§ **Description of the task**: Please restate, word for word, the lines below that begin at the one with "- die area is 6.1% lower" and end at the one with "[power by group]". Leave out all other lines.

Collected data:
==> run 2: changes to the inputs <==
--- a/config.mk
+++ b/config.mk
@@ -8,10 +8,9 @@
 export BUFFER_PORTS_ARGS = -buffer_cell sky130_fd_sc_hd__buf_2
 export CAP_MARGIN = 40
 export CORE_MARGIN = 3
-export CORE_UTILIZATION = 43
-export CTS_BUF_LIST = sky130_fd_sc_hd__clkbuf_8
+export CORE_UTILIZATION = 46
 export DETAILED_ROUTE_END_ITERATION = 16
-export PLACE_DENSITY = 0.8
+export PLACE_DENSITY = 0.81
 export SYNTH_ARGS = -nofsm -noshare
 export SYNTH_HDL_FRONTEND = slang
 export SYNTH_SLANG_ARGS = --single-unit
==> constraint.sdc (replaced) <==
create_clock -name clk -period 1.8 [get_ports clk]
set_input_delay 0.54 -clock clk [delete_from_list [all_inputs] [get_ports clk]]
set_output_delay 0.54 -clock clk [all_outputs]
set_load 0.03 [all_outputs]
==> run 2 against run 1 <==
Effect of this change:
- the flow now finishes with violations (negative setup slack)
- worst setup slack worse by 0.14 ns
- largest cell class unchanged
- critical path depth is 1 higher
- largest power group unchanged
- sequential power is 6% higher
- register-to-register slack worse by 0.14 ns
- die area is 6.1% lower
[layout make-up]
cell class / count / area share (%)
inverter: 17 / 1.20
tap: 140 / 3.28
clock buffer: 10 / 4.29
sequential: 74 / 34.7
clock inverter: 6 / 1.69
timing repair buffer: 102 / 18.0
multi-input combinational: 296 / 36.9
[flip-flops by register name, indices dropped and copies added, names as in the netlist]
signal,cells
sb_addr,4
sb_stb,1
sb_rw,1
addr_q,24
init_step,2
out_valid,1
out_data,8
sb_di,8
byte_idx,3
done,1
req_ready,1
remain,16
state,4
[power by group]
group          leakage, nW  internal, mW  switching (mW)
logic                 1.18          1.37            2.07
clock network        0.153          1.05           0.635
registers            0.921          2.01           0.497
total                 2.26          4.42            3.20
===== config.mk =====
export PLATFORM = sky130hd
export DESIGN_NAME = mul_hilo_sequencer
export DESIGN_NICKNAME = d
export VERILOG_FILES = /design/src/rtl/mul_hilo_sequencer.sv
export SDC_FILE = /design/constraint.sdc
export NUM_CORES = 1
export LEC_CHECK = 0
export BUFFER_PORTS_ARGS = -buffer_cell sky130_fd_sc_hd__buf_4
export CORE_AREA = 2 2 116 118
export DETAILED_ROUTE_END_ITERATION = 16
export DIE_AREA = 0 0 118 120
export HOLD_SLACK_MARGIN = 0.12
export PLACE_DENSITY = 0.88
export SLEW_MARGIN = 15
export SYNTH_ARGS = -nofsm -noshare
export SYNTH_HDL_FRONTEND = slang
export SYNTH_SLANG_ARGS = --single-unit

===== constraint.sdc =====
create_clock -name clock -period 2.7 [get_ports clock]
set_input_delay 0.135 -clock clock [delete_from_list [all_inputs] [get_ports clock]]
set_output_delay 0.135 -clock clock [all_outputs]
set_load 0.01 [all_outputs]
---
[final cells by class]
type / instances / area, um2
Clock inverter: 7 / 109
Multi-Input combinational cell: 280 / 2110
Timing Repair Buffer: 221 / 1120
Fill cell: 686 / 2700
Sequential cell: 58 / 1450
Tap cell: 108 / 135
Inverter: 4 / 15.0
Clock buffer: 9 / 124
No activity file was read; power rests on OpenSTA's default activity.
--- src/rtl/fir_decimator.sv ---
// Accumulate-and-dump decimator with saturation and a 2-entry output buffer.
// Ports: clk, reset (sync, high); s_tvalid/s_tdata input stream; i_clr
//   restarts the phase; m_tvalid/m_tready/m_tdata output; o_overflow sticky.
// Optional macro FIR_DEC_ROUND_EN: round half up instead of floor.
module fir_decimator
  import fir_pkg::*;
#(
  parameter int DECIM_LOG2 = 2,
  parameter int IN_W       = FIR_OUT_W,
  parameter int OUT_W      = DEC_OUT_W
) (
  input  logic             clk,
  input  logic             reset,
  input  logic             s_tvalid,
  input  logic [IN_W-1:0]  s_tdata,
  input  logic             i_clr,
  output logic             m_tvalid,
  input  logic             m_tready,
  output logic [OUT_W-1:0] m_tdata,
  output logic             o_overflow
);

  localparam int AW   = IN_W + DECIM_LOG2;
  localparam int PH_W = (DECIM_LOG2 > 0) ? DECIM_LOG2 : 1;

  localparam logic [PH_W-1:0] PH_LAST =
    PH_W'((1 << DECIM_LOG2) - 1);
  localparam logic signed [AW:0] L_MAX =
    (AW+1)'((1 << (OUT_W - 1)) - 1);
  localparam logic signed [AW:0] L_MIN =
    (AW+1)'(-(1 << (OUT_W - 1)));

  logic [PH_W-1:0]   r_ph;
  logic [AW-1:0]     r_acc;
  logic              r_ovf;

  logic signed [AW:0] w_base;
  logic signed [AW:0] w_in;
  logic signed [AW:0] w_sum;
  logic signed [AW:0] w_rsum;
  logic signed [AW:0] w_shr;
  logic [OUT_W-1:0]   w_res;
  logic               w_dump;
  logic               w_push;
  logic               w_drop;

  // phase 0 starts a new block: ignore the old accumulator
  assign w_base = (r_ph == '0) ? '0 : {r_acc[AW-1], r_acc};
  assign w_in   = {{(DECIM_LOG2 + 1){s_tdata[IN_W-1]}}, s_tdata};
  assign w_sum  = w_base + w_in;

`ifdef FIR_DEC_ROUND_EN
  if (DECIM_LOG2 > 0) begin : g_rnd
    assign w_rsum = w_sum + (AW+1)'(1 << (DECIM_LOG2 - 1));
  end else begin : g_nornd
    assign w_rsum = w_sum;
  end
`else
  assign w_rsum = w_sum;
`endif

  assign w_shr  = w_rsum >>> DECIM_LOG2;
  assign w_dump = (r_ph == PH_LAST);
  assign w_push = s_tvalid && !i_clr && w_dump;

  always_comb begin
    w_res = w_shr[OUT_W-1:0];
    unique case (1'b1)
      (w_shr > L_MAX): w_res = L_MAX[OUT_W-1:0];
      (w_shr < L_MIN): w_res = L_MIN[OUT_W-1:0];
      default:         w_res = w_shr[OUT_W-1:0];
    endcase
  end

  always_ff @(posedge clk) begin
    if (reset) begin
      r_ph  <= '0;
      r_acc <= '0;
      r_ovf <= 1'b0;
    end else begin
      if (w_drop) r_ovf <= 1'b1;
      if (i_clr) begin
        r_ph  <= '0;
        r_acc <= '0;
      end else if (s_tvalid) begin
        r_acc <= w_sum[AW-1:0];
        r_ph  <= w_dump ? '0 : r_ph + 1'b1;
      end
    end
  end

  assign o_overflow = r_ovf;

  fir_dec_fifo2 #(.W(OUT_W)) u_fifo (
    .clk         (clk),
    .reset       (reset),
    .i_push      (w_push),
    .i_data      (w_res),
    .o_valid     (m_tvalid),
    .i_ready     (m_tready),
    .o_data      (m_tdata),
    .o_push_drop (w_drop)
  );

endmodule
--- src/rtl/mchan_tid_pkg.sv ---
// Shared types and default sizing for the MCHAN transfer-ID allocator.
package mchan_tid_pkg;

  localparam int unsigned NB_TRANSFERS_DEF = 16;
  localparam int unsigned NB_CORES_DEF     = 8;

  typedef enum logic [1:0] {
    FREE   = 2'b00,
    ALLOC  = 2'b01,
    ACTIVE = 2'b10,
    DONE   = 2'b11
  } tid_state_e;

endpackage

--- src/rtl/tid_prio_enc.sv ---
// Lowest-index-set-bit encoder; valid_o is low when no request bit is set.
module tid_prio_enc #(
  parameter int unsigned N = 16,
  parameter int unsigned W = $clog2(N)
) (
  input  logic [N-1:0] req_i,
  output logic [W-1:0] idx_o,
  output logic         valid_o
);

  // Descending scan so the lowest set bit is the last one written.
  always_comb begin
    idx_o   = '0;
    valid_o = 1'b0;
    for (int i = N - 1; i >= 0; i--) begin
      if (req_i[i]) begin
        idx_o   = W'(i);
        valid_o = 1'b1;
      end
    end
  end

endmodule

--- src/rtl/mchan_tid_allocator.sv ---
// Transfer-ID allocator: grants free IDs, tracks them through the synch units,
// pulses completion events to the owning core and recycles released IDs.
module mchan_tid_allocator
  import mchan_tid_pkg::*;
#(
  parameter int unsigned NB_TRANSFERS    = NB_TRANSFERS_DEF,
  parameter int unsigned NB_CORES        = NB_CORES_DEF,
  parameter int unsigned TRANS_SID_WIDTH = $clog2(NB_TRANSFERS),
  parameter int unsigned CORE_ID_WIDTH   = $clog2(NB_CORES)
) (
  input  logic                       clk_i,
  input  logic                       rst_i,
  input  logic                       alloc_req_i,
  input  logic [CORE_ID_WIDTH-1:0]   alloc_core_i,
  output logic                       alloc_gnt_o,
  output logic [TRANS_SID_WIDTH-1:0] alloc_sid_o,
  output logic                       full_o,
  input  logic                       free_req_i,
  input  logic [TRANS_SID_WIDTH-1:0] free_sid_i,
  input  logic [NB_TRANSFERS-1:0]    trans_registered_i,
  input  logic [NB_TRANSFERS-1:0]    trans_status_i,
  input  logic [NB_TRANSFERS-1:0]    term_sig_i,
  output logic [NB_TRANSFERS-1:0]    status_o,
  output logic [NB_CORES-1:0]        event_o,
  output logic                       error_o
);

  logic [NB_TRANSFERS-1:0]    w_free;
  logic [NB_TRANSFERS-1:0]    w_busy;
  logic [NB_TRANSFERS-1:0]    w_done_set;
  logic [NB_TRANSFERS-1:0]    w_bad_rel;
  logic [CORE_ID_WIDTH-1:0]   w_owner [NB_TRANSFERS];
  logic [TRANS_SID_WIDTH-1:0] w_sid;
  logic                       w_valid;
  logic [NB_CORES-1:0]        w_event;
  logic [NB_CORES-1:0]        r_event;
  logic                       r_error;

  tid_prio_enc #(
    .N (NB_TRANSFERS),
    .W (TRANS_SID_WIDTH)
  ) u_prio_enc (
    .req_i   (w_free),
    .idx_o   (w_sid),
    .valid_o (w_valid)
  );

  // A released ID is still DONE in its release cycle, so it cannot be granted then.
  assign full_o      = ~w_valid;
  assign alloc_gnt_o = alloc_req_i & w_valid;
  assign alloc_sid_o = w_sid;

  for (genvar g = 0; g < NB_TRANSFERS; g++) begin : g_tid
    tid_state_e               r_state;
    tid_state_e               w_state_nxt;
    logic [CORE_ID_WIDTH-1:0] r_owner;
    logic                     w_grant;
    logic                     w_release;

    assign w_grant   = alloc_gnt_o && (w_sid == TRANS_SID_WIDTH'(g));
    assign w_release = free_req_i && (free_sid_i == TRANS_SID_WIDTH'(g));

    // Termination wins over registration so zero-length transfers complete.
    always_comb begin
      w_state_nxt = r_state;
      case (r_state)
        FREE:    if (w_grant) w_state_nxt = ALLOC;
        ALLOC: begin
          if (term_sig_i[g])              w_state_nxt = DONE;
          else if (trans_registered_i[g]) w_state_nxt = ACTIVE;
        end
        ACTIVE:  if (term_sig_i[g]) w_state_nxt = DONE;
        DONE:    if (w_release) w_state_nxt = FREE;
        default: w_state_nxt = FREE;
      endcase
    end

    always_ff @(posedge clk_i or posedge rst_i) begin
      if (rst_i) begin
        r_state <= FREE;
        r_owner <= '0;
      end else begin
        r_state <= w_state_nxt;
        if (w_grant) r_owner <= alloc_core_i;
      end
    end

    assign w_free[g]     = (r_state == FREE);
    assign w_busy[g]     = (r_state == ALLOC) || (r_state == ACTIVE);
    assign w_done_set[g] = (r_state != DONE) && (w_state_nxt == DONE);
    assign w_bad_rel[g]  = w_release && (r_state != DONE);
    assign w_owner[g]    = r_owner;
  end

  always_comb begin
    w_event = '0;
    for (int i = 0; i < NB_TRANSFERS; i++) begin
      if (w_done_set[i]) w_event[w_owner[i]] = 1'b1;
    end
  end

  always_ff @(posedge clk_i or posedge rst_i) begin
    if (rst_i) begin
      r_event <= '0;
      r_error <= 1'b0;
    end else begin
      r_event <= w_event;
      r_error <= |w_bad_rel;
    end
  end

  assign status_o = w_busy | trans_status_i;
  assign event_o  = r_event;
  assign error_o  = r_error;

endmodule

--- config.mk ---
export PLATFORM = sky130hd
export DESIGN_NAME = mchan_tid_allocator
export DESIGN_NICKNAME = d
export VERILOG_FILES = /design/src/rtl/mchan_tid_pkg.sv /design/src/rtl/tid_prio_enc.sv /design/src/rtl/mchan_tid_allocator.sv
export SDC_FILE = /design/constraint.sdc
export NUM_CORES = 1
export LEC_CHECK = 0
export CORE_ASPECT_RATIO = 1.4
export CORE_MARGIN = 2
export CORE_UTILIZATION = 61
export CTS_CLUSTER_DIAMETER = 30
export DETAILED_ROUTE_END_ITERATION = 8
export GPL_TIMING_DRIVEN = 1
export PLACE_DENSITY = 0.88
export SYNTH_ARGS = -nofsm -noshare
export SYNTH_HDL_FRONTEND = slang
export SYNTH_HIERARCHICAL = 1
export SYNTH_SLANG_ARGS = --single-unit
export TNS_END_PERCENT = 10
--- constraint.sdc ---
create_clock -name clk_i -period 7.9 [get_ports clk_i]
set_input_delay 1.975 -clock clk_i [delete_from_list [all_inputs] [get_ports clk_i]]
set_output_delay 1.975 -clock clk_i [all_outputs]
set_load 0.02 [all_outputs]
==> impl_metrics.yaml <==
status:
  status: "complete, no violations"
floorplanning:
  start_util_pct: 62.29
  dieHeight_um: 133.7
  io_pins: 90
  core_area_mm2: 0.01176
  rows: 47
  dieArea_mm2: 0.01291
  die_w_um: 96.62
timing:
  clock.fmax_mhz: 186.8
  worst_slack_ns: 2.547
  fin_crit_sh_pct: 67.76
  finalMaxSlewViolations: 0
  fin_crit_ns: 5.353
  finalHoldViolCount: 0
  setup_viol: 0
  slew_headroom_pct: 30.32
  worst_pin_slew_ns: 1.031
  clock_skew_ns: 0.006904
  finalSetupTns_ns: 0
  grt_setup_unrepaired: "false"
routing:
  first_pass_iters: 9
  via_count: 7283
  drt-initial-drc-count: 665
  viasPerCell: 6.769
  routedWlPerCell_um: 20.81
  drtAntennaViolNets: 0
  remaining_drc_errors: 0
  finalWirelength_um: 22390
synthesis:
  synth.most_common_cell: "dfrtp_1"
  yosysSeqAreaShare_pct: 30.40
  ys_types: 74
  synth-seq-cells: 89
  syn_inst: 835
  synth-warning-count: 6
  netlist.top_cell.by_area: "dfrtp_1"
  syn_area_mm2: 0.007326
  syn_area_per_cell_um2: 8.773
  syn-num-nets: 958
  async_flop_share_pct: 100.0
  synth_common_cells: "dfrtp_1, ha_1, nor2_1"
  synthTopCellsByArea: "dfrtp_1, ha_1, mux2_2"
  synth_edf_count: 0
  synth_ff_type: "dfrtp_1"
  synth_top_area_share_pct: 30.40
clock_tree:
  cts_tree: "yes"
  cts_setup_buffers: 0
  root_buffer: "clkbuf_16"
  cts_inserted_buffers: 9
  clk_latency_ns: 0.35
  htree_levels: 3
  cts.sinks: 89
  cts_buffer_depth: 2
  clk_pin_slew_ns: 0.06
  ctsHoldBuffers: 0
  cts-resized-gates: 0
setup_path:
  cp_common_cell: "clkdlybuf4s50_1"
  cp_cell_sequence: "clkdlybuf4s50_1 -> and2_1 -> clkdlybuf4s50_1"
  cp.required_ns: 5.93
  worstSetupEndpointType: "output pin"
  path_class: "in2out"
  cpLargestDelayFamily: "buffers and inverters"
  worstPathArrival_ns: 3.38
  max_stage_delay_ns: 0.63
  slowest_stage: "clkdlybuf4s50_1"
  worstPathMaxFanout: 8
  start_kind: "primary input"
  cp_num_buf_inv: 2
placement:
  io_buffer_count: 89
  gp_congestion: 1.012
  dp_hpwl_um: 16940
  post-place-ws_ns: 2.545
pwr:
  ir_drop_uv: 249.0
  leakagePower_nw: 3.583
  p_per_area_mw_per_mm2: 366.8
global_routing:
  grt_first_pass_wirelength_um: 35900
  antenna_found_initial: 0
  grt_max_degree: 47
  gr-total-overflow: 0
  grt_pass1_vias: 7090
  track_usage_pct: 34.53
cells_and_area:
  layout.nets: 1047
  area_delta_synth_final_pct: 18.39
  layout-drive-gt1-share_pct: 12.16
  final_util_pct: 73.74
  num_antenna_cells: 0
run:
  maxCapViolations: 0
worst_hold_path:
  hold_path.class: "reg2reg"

§ **Your response**:
- die area is 6.1% lower
[layout make-up]
cell class / count / area share (%)
inverter: 17 / 1.20
tap: 140 / 3.28
clock buffer: 10 / 4.29
sequential: 74 / 34.7
clock inverter: 6 / 1.69
timing repair buffer: 102 / 18.0
multi-input combinational: 296 / 36.9
[flip-flops by register name, indices dropped and copies added, names as in the netlist]
signal,cells
sb_addr,4
sb_stb,1
sb_rw,1
addr_q,24
init_step,2
out_valid,1
out_data,8
sb_di,8
byte_idx,3
done,1
req_ready,1
remain,16
state,4
[power by group]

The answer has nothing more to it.